The 2021 NPL WA Women was the second season in the National Premier Leagues WA Women format. It was played over 21 rounds as a triple round-robin, followed by an end of season Top 4 Cup competition.

| Pos | Team | Pld | W | D | L | GF | GA | GD | Pts | Qualification or relegation |
| 1 | Murdoch University Melville (C) | 21 | 17 | 2 | 2 | 81 | 15 | +66 | 53 | NPLWA-W Top Four Cup |
| 2 | Northern Redbacks | 21 | 16 | 3 | 2 | 51 | 19 | +32 | 51 |
| 3 | Perth SC | 21 | 10 | 2 | 9 | 43 | 27 | +16 | 32 |
| 4 | Fremantle City | 21 | 9 | 3 | 9 | 33 | 34 | −1 | 30 |
| 5 | Football West NTC U-19 | 21 | 8 | 5 | 8 | 39 | 41 | −2 | 29 |  |
| 6 | Balcatta | 21 | 8 | 1 | 12 | 28 | 35 | −7 | 25 |
| 7 | Curtin University | 21 | 2 | 5 | 14 | 21 | 80 | −59 | 11 |
| 8 | Subiaco AFC | 21 | 2 | 3 | 16 | 13 | 58 | −45 | 9 |

==2021 Men's State Cup==

Western Australian soccer clubs competed in the Football West State Cup competition (known as the Belt Up State Cup for sponsorship reasons), initially involving teams from various divisions of the Amateur League and Metropolitan League competitions, and from regional teams from the Goldfields, South West and Great Southern regions. In later rounds, teams from the two divisions of the State League and the National Premier Leagues WA entered.

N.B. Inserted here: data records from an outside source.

[config.mk]
export PLATFORM = sky130hd
export DESIGN_NAME = drs_top
export DESIGN_NICKNAME = d
export VERILOG_FILES = /design/src/shared/drs_pkg.sv /design/src/drs_top.sv /design/src/drs_sync.sv
export SDC_FILE = /design/constraint.sdc
export NUM_CORES = 1
export LEC_CHECK = 0
export BUFFER_PORTS_ARGS = -buffer_cell sky130_fd_sc_hd__buf_2
export CAP_MARGIN = 15
export CELL_PAD_IN_SITES_DETAIL_PLACEMENT = 1
export CELL_PAD_IN_SITES_GLOBAL_PLACEMENT = 1
export CORE_MARGIN = 1.5
export CORE_UTILIZATION = 40
export CTS_CLUSTER_SIZE = 24
export DETAILED_ROUTE_END_ITERATION = 16
export GPL_TIMING_DRIVEN = 0
export HOLD_SLACK_MARGIN = 0.12
export PLACE_DENSITY_LB_ADDON = 0.3
export SETUP_SLACK_MARGIN = 0.3
export SKIP_CTS_REPAIR_TIMING = 1
export SLEW_MARGIN = 5
export SYNTH_ARGS = -nofsm -noshare
export SYNTH_HDL_FRONTEND = slang
export SYNTH_SLANG_ARGS = --single-unit
[constraint.sdc]
create_clock -name sys_clk -period 2.8 [get_ports sys_clk]
set_input_delay 0.56 -clock sys_clk [delete_from_list [all_inputs] [get_ports sys_clk]]
set_output_delay 0.56 -clock sys_clk [all_outputs]
set_load 0.01 [all_outputs]
[src/shared/drs_pkg.sv]
// Purpose: Shared constants and types for the display reset sequencer
// Assumes: 100 MHz system clock
// Notes:   Times are kept in their own units; cycle counts derive from them
package drs_pkg;
    localparam int unsigned CLK_MHZ        = 100;
    localparam int unsigned CLK_KHZ        = 100000;
    // Spike filter limits in microseconds
    localparam int unsigned REJECT_US      = 5;
    localparam int unsigned FULL_US        = 9;
    // Cancel periods in milliseconds
    localparam int unsigned CANCEL_SLEEP_MS = 5;
    localparam int unsigned CANCEL_AWAKE_MS = 120;
    // Cycle counts are exact products of time and clock rate, no rounding
    localparam int unsigned REJECT_CYC     = REJECT_US * CLK_MHZ;
    localparam int unsigned FULL_CYC       = FULL_US * CLK_MHZ;
    localparam int unsigned CANCEL_SLEEP_CYC = CANCEL_SLEEP_MS * CLK_KHZ;
    localparam int unsigned CANCEL_AWAKE_CYC = CANCEL_AWAKE_MS * CLK_KHZ;
    localparam int unsigned RELOAD_WORDS   = 8;
    localparam int unsigned CNT_W          = 24;

    typedef enum logic [4:0] {
        DRS_RUN    = 5'h01,
        DRS_FILTER = 5'h02,
        DRS_HELD   = 5'h04,
        DRS_RELOAD = 5'h08,
        DRS_CANCEL = 5'h10
    } drs_state_t;

    // Reload port towards non-volatile storage and configuration registers
    typedef struct packed {
        logic       rd;
        logic [2:0] addr;
        logic       wr;
        logic [7:0] data;
    } drs_nvm_t;
endpackage

[src/drs_top.sv]
// Purpose: Hardware reset sequencer of the display controller
// Assumes: hw_reset_n comes from the host, asynchronous to sys_clk
// Notes:   NVM answers a read in the same cycle its strobe stands; reload is a fixed word list
//
// How it works
// - Ignore under 5us; reset beyond 9us
// - Reload NVM settings after every release
// - Blank display, then default state
// - Glitches inside reset are filtered too
// - Cancel 5ms asleep, 120ms awake
`timescale 1ns/10ps
module drs_top #(
    parameter int unsigned REJECT    = drs_pkg::REJECT_CYC,
    parameter int unsigned FULL      = drs_pkg::FULL_CYC,
    parameter int unsigned CAN_SLEEP = drs_pkg::CANCEL_SLEEP_CYC,
    parameter int unsigned CAN_AWAKE = drs_pkg::CANCEL_AWAKE_CYC
) (
    // Clock and reset
    input  wire logic        sys_clk,
    input  wire logic        sys_rst,
    // Host reset pin
    input  wire logic        hw_reset_n,
    // Core status
    input  wire logic        sleep_mode,
    // NVM read data
    input  wire logic [7:0]  nvm_data,
    // Outputs
    output drs_pkg::drs_nvm_t nvm,
    output logic             blank,
    output logic             core_reset,
    output logic             ready
);
    // The counters must hold the longest cancel period; a zero reject time has no meaning
    if (REJECT == 0 || FULL < REJECT || CAN_SLEEP == 0
        || CAN_AWAKE >= (1 << drs_pkg::CNT_W) || CAN_SLEEP > CAN_AWAKE) begin : g_bad_timing
        $error("drs_top: bad timing parameters");
    end

    typedef struct packed {
        drs_pkg::drs_state_t     st;
        logic [drs_pkg::CNT_W-1:0] cnt;
        logic [drs_pkg::CNT_W-1:0] lowcnt;
        logic                    awake;
        logic [3:0]              idx;
        drs_pkg::drs_nvm_t       nvm;
        logic                    blank;
        logic                    core_reset;
        logic                    ready;
    } drs_regs_t;

    drs_regs_t r;
    drs_regs_t next_r;
    logic      pin_lvl;

    drs_sync u_sync (
        .sys_clk (sys_clk),
        .sys_rst (sys_rst),
        .pin     (hw_reset_n),
        .level   (pin_lvl)
    );

    always_comb begin
        next_r        = r;
        next_r.nvm.rd = 1'b0;
        next_r.nvm.wr = 1'b0;
        // Low time counter, saturating
        if (!pin_lvl) begin
            if (r.lowcnt != {drs_pkg::CNT_W{1'b1}})
                next_r.lowcnt = r.lowcnt + 1'b1;
        end else begin
            next_r.lowcnt = '0;
        end
        unique case (r.st)
            drs_pkg::DRS_RUN: begin
                // Mode at the first low picks the cancel length
                if (!pin_lvl) begin
                    next_r.st    = drs_pkg::DRS_FILTER;
                    next_r.awake = !sleep_mode;
                end
            end
            drs_pkg::DRS_FILTER: begin
                // Short spikes while ready return to normal operation untouched
                if (pin_lvl && r.lowcnt < REJECT[drs_pkg::CNT_W-1:0]) begin
                    if (r.ready) begin
                        next_r.st = drs_pkg::DRS_RUN;
                    end else begin
                        // A spike cut the reload or cancel; redo both, never stall not ready
                        next_r.st  = drs_pkg::DRS_RELOAD;
                        next_r.cnt = '0;
                        next_r.idx = '0;
                    end
                end else if (r.lowcnt >= REJECT[drs_pkg::CNT_W-1:0]) begin
                    // Between limits we start reset; beyond FULL it is certain
                    next_r.st         = drs_pkg::DRS_HELD;
                    // Stale count from a past cancel would end the hold at once
                    next_r.cnt        = '0;
                    next_r.ready      = 1'b0;
                    next_r.blank      = 1'b1;
                    next_r.core_reset = 1'b1;
                end
            end
            drs_pkg::DRS_HELD: begin
                // A high spike shorter than REJECT is not a release
                if (pin_lvl) begin
                    if (r.cnt >= REJECT[drs_pkg::CNT_W-1:0] - 1) begin
                        next_r.st  = drs_pkg::DRS_RELOAD;
                        next_r.cnt = '0;
                        next_r.idx = '0;
                        next_r.core_reset = 1'b0;
                    end else begin
                        next_r.cnt = r.cnt + 1'b1;
                    end
                end else begin
                    next_r.cnt = '0;
                end
            end
            drs_pkg::DRS_RELOAD: begin
                next_r.cnt = r.cnt + 1'b1;
                // Issue reads, write back each word one cycle later
                if (r.idx != 4'(drs_pkg::RELOAD_WORDS))
                    next_r.nvm.rd = 1'b1;
                next_r.nvm.addr = r.idx[2:0];
                if (r.nvm.rd) begin
                    next_r.nvm.wr   = 1'b1;
                    next_r.nvm.data = nvm_data;
                end
                if (r.idx != 4'(drs_pkg::RELOAD_WORDS))
                    next_r.idx = r.idx + 1'b1;
                else if (!r.nvm.rd)
                    next_r.st = drs_pkg::DRS_CANCEL;
                if (!pin_lvl) begin
                    next_r.st = drs_pkg::DRS_FILTER;
                    next_r.lowcnt = '0;
                end
            end
            drs_pkg::DRS_CANCEL: begin
                // Reload cycles count toward the cancel limit, so it is not exceeded unless the limit is shorter than the reload
                next_r.cnt = r.cnt + 1'b1;
                // Awake entry needs the full blanking time
                if (r.cnt >= (r.awake ? CAN_AWAKE[drs_pkg::CNT_W-1:0]
                                      : CAN_SLEEP[drs_pkg::CNT_W-1:0]) - 1) begin
                    next_r.st    = drs_pkg::DRS_RUN;
                    next_r.ready = 1'b1;
                    next_r.awake = 1'b0;
                    // Default state after reset is sleep, panel stays blank
                end
                if (!pin_lvl)
                    next_r.st = drs_pkg::DRS_FILTER;
            end
            default: next_r.st = drs_pkg::DRS_RUN;
        endcase
    end

    always_ff @(posedge sys_clk) begin
        if (sys_rst) begin
            r            <= '0;
            r.st         <= drs_pkg::DRS_RUN;
            r.ready      <= 1'b1;
        end else begin
            r <= next_r;
        end
    end

    assign nvm        = r.nvm;
    assign blank      = r.blank;
    assign core_reset = r.core_reset;
    assign ready      = r.ready;

    short_spike_a: assert property (@(posedge sys_clk) disable iff (sys_rst)
        r.st == drs_pkg::DRS_FILTER && pin_lvl && r.lowcnt < REJECT && ready
        |=> r.st == drs_pkg::DRS_RUN && !core_reset)
        else $error("short pulse started a reset");
    long_pulse_a: assert property (@(posedge sys_clk) disable iff (sys_rst)
        !pin_lvl && r.lowcnt == FULL
        |=> core_reset)
        else $error("long pulse not taken");
    reset_blank_a: assert property (@(posedge sys_clk) disable iff (sys_rst)
        core_reset |-> blank && !ready)
        else $error("reset without blanking");
    reload_start_a: assert property (@(posedge sys_clk) disable iff (sys_rst)
        $rose(r.st == drs_pkg::DRS_RELOAD) |=> nvm.rd)
        else $error("reload did not start");
    glitch_hold_a: assert property (@(posedge sys_clk) disable iff (sys_rst)
        r.st == drs_pkg::DRS_HELD && !pin_lvl ##1 pin_lvl |=> core_reset)
        else $error("glitch released reset");
    ready_low_a: assert property (@(posedge sys_clk) disable iff (sys_rst)
        r.st inside {drs_pkg::DRS_RELOAD, drs_pkg::DRS_CANCEL} |-> !ready)
        else $error("ready during reload or cancel");
    cancel_end_a: assert property (@(posedge sys_clk) disable iff (sys_rst)
        $rose(ready) |-> $past(r.st) == drs_pkg::DRS_CANCEL)
        else $error("ready rose outside cancel");
    blank_set_a: assert property (@(posedge sys_clk) disable iff (sys_rst)
        $rose(core_reset) |-> blank && $past(r.st) == drs_pkg::DRS_FILTER)
        else $error("blank not raised with reset");
    spike_resume_a: assert property (@(posedge sys_clk) disable iff (sys_rst)
        r.st == drs_pkg::DRS_FILTER && pin_lvl && r.lowcnt < REJECT && !ready
        |=> r.st == drs_pkg::DRS_RELOAD && !core_reset && !ready)
        else $error("spike in cancel not resumed");
    reload_pair_a: assert property (@(posedge sys_clk) disable iff (sys_rst)
        nvm.rd && r.st == drs_pkg::DRS_RELOAD
        |=> nvm.wr && nvm.data == $past(nvm_data))
        else $error("reload read not written back");
    held_release_a: assert property (@(posedge sys_clk) disable iff (sys_rst)
        r.st == drs_pkg::DRS_HELD && pin_lvl && r.cnt < REJECT - 1
        |=> core_reset && r.st == drs_pkg::DRS_HELD)
        else $error("short high released reset");
    state_onehot_a: assert property (@(posedge sys_clk) disable iff (sys_rst)
        $onehot(r.st))
        else $error("state code not one-hot");
endmodule // drs_top

[src/drs_sync.sv]
// Purpose: Two-stage synchroniser for the reset pin
// Assumes: Single clock domain after this stage
// Notes:   First stage feeds only the second
`timescale 1ns/10ps
module drs_sync (
    // Clock and reset
    input  wire logic sys_clk,
    input  wire logic sys_rst,
    // Pin and synchronised level
    input  wire logic pin,
    output logic      level
);
    logic meta;
    always_ff @(posedge sys_clk) begin
        if (sys_rst) begin
            meta  <= 1'b1;
            level <= 1'b1;
        end else begin
            meta  <= pin;
            level <= meta;
        end
    end
endmodule // drs_sync

# Word level (Yosys, flattened, before mapping)
# Cells that the tools add are included.
[op_classes]
n_eq_ne = 21
bitwise = 2
div = 0
order_cmp = 4
muxes = 39
n_mul = 0
shifts = 0
add_sub_neg = 4
n_reduce_logical = 17
[ops]
columns = ["operator", "n"]
rows = [
  ["24-bit two-way mux", 8],
  ["24-bit one-hot mux with 3 select lines", 1],
  ["29-bit two-way mux", 2],
  ["24-bit by 1-bit adder with 24-bit output, second input constant", 2],
  ["24-bit by 9-bit >= comparator with 1-bit output, second input constant", 2],
  ["5-bit two-way mux", 8],
  ["24-bit by 32-bit >= comparator with 1-bit output", 1],
  ["5-bit one-hot mux with 5 select lines", 1],
  ["24-bit by 1-bit subtractor with 25-bit output, second input constant", 1],
  ["24-bit by 9-bit less-than comparator with 1-bit output, second input constant", 1],
  ["4-bit two-way mux", 6],
  ["24-bit != test, second input constant", 1],
  ["2-bit != test, second input constant", 8],
  ["3-bit != test, second input constant", 5],
  ["4-bit one-hot mux with 3 select lines", 1],
  ["9-bit two-way mux", 1],
  ["3-bit AND reduction", 3],
  ["7-bit AND reduction", 1],
  ["1-bit two-way mux", 6],
  ["1-bit one-hot mux with 2 select lines", 3],
  ["6-bit AND reduction", 1],
  ["2-bit nonzero test", 3],
  ["3-bit nonzero test", 2],
  ["5-bit by 1-bit equality test with 1-bit output, second input constant", 1],
  ["15 further kinds", 18],
]
[totals]
mem_bits_ro = 0
output_inout_bits = 16
elab_cells = 101
input_bits = 12
latchBits = 0
mem_count = 0
register_bits = 76
ram_bits = 0

# Longest topological paths before layout
[logic_depth]
ltp_word = 6
depth_mapped = 9
ltp_nobuf = 8

# Cells and area by module
# A second synthesis with hierarchy kept.
[hier_totals]
cells_unflattened = 499
hier_area_um2 = 4264.1
[by_module_without_submodules]
columns = ["module", "area_per_inst_um2", "seq_area_each_um2", "cells_each", "n_inst"]
rows = [
  ["drs_top", 4211.5, 1481.4, 495, 1],
  ["drs_sync", 52.6, 40.0, 4, 1],
]

# Worst setup path before layout
# OpenSTA, ideal clock, no wires.
[synth_timing]
path_kind = "reg-to-reg"
start = "reg r[69] (netlist name)"
end = "reg r[69] (netlist name)"
t_required_ns = 2.680
setup_ns = 0.120
setup_slack_ns = 0.558
path_buffers = 2
arrival_ns = 2.123
stages_incl_launch_ff = 9
period_less_slack_ns = 2.242
path_cell_list = "dfxtp_1 -> or4b_1 -> buf_4 -> or3b_1 -> buf_2 -> nand4b_1 -> a22oi_1 -> a21boi_1 -> a211o_1"
[synth_via]
elab_chain_len = 3
word_cells_on_any_way = 14
classes_between = "12 x eq/ne; 1 x mux; 1 x reduce/logical"
[synth_rtl]
columns = ["element", "line_no", "source"]
rows = [
  ["start, declared", "drs_top.sv:51", "drs_regs_t r;"],
  ["start signal, assigned", "drs_top.sv:160", "r <= next_r;"],
  ["5-bit equality test (tied with other cells)", "drs_top.sv:73", "unique case (r.st)"],
  ["3-bit != test (no line) (tied with other cells)", "-", ""],
  ["7-bit AND reduction (no line)", "-", ""],
]
# Parallel ways exist; a longest one is shown, timed or not.
# A chain may end at the register's enable or synchronous reset.

# Worst setup path in the final report
# Same ends and word-level chain as after synthesis.

==> impl_metrics.py <==
metrics = {
    "floorplanning": {
        "design.core.area_mm2": 0.00991,
        "die_h_um": 105,
        "floorplan.initialDensity": 0.419,
        "core.rowCount": 36,
        "die_width_um": 105,
        "design.portCount": 28,
        "die_outline_area_mm2": 0.0110,
    },
    "setup_path": {
        "crit_path_start": "r[69]",
        "crit_type": "reg -> reg",
        "worstPathMaxFanout": 10,
        "reg2regPathDepth": 8,
        "start_kind": "flop",
        "ff2ff_setup_slack_ps": 380,
        "cp-end-kind": "flop",
        "worst_ep_arrival_time_ps": 2690,
        "worst_r2r_startpoint": "r[69]",
        "worstSetupEndpoint": "r[69]",
        "rr_endpoint": "r[69]",
        "crit_required_ps": 3070,
    },
    "sta": {
        "layout_worst_path_cycle_share": 0.864,
        "final_max_slew_viol_count": 0,
        "skew_ps": 13.2,
        "finalHoldViolations": 0,
        "totalNegativeSetupSlack_ps": 0,
        "timing.max_slew.rel_slack": 0.620,
        "max_slew.worst_pin.slew_ps": 570,
        "finalSetupViolCount": 0,
        "fin_ws_ps": 382,
        "rsz0062_at_grt": "false",
        "finalHoldWorstSlack_ps": 364,
        "layout_min_cycle_time_ps": 2420,
        "fmaxAchievable_ghz": 0.414,
    },
    "detailed_routing": {
        "finalWirelength_mm": 11.5,
        "drc": 0,
        "via_total_after_detailed_routing": 3800,
        "avgRoutedWirePerCell_um": 17.0,
        "route.detailed.vias_per_inst": 5.62,
        "number_of_nets_with_antenna_violations_after_detailed_routing": 0,
        "first_iteration_detailed_routing_drc_count": 111,
        "detail_route.first_pass.iterations": 4,
    },
    "finish": {
        "fill_cells": 1212,
        "postLayoutCoreUtil": 0.485,
        "post_route_cells_drive_above_1_share": 0.192,
        "antenna_cells": 0,
        "area_growth_pct": 15.9,
        "layout.nets": 568,
    },
    "grt": {
        "grt_max_degree": 13,
        "antenna_found_initial": 0,
        "globalRouteTotalUtil": 0.214,
        "grt_pass1_vias": 3980,
        "global_route_wire_length_before_repair_mm": 19.0,
        "leftover_overflow_at_the_end_of_global_routing": 0,
    },
    "power_and_ir_drop": {
        "static-leakage-power_uw": 0.00167,
        "max-vdd-ir-drop_mv": 0.251,
        "power.density_cell_area_mw_per_mm2": 441,
    },
    "synthesis": {
        "synth_enable_flop_cells": 0,
        "ys_seq_elements": 76,
        "netlist_instances": 495,
        "async_reset_ff_frac": 0,
        "synth.yosys.seq_area_share": 0.367,
        "yosysUniqueCellTypes": 63,
        "mapped_avg_cell_area_um2": 8.38,
        "synth.cell_area_mm2": 0.00415,
        "ys_warn_count": 0,
        "dominantRegCellSynth": "sky130_fd_sc_hd__dfxtp_1",
        "synth.net_count": 524,
    },
    "clock_tree": {
        "cts_num_sinks": 76,
        "numCtsBuffers": 9,
        "clock_tree_from_tritoncts": "done",
        "cts.path.max_buffers": 2,
        "path_clk_slew_ps": 80,
        "ctsRootBufferMaster": "sky130_fd_sc_hd__clkbuf_8",
        "htree_num_levels": 3,
        "worstSkewPairLatency_ps": 380,
    },
    "hold_path": {
        "worstHoldPathCells": 2,
        "worstHoldStart": "hw_reset_n",
        "timing.hold.worst.class": "in -> reg",
    },
    "run": {
        "max_cap_violations": 0,
    },
    "place": {
        "gp_routability_congestion": 0.802,
        "dpl.hpwl_mm": 8.01,
        "port_buffers": 26,
        "dp_slack_ps": 110,
    },
    "outcome": {
        "run_status": "complete, no violations",
    },
}
power by group:
group	internal [uW]	switching (uW)	leakage [uW]
Combinational	25.5	43.9	0.000949
Clock	522	440	0.000109
Sequential	1080	5.44	0.000614
synth_stat cells, types with 3 or more instances:
library cell	count	area share
sky130_fd_sc_hd__ha_1	17	0.051
sky130_fd_sc_hd__o21bai_1	3	0.0054
sky130_fd_sc_hd__or2_2	6	0.0091
sky130_fd_sc_hd__nand2_1	31	0.028
sky130_fd_sc_hd__o21ai_0	17	0.021
sky130_fd_sc_hd__o2111ai_1	5	0.011
sky130_fd_sc_hd__nor4_1	18	0.027
sky130_fd_sc_hd__xor2_1	10	0.021
sky130_fd_sc_hd__nor3b_1	3	0.0054
sky130_fd_sc_hd__a21oi_1	31	0.037
sky130_fd_sc_hd__dfxtp_1	76	0.37
sky130_fd_sc_hd__nor2b_1	3	0.0045
sky130_fd_sc_hd__and2_1	6	0.0091
sky130_fd_sc_hd__nor4b_1	4	0.0084
sky130_fd_sc_hd__xnor2_1	22	0.046
sky130_fd_sc_hd__nor3_1	14	0.017
sky130_fd_sc_hd__a31oi_1	3	0.0045
sky130_fd_sc_hd__clkbuf_1	20	0.018
sky130_fd_sc_hd__inv_1	15	0.014
sky130_fd_sc_hd__mux2i_1	4	0.0097
sky130_fd_sc_hd__o211ai_1	5	0.0091
sky130_fd_sc_hd__and3_1	4	0.0060
sky130_fd_sc_hd__nand3_1	32	0.039
sky130_fd_sc_hd__nor2_1	52	0.047
sky130_fd_sc_hd__a211o_1	4	0.0084
sky130_fd_sc_hd__buf_4	14	0.025
sky130_fd_sc_hd__or3_1	9	0.014
sky130_fd_sc_hd__nand2b_1	5	0.0075
sky130_fd_sc_hd__buf_2	5	0.0060
sky130_fd_sc_hd__a311oi_1	6	0.013
sky130_fd_sc_hd__nand4_1	10	0.015
area by class of cell:
cell class | instances | area (um2) | share of cell area
inverters | 15 | 56.3 | 0.0117
clock buffers | 11 | 141 | 0.0294
plain buffers | 41 | 230 | 0.0479
multi-input cells | 363 | 2430 | 0.505
flip-flops and latches | 76 | 1530 | 0.318
repair buffers | 33 | 183 | 0.0380
clock inverters | 4 | 73.8 | 0.0154
well taps | 133 | 166 | 0.0346
metrics by stage:
step	total power, uW	std cells	cell area [um2]
floorplan	1150	495	4150
detailed placement	1180	654	4440
finish	2120	676	4810
global placement	1180	654	4440
global route	2190	676	4810
CTS	2130	669	4660
metal layers:
| metal | track usage | share of wire | vias up |
|---|---|---|---|
| met5 | 0 | 0 | - |
| met4 | 0.0793 | 0.020 | 0 |
| met3 | 0.0455 | 0.023 | 21 |
| met2 | 0.368 | 0.49 | 45 |
| met1 | 0.262 | 0.46 | 1860 |
| li1 | - | - | 1874 |
worst min-delay path by stage:
stage / end / slack, ps
2_1_floorplan: u_sync.level / 390
3_3_place_gp: u_sync.level / 400
3_5_place_dp: u_sync.level / 410
4_1_cts: u_sync.meta / 360
5_1_grt: u_sync.meta / 360
6_report: u_sync.meta / 360
cell families (layout without fill, tap and decap cells):
group                    Yosys count  after routing  share of synthesized area
multiplexers                       4              4                    0.00965
XOR/XNOR                          32             32                     0.0676
flip-flops                        76             76                      0.367
buffers and inverters             56            104                     0.0649
adder cells (fa/ha/maj)           17             17                     0.0513
AO/OA/AOI/OAI                     96             96                      0.158
AND/OR/NAND/NOR                  214            214                      0.282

This knockout competition was won by Floreat Athena, their 8th title.

The competition also served as the Western Australian Preliminary rounds for the 2021 FFA Cup. The two finalists – ECU Joondalup and Floreat Athena – qualified for the final rounds, entering at the Round of 32.

==2021 Women's State Cup==
Western Australian soccer clubs competed in the Football West Women's State Cup competition, which involved teams from both the NPLW WA and State League Women's competitions.

This knockout competition was won by Murdoch University Melville, their 1st title.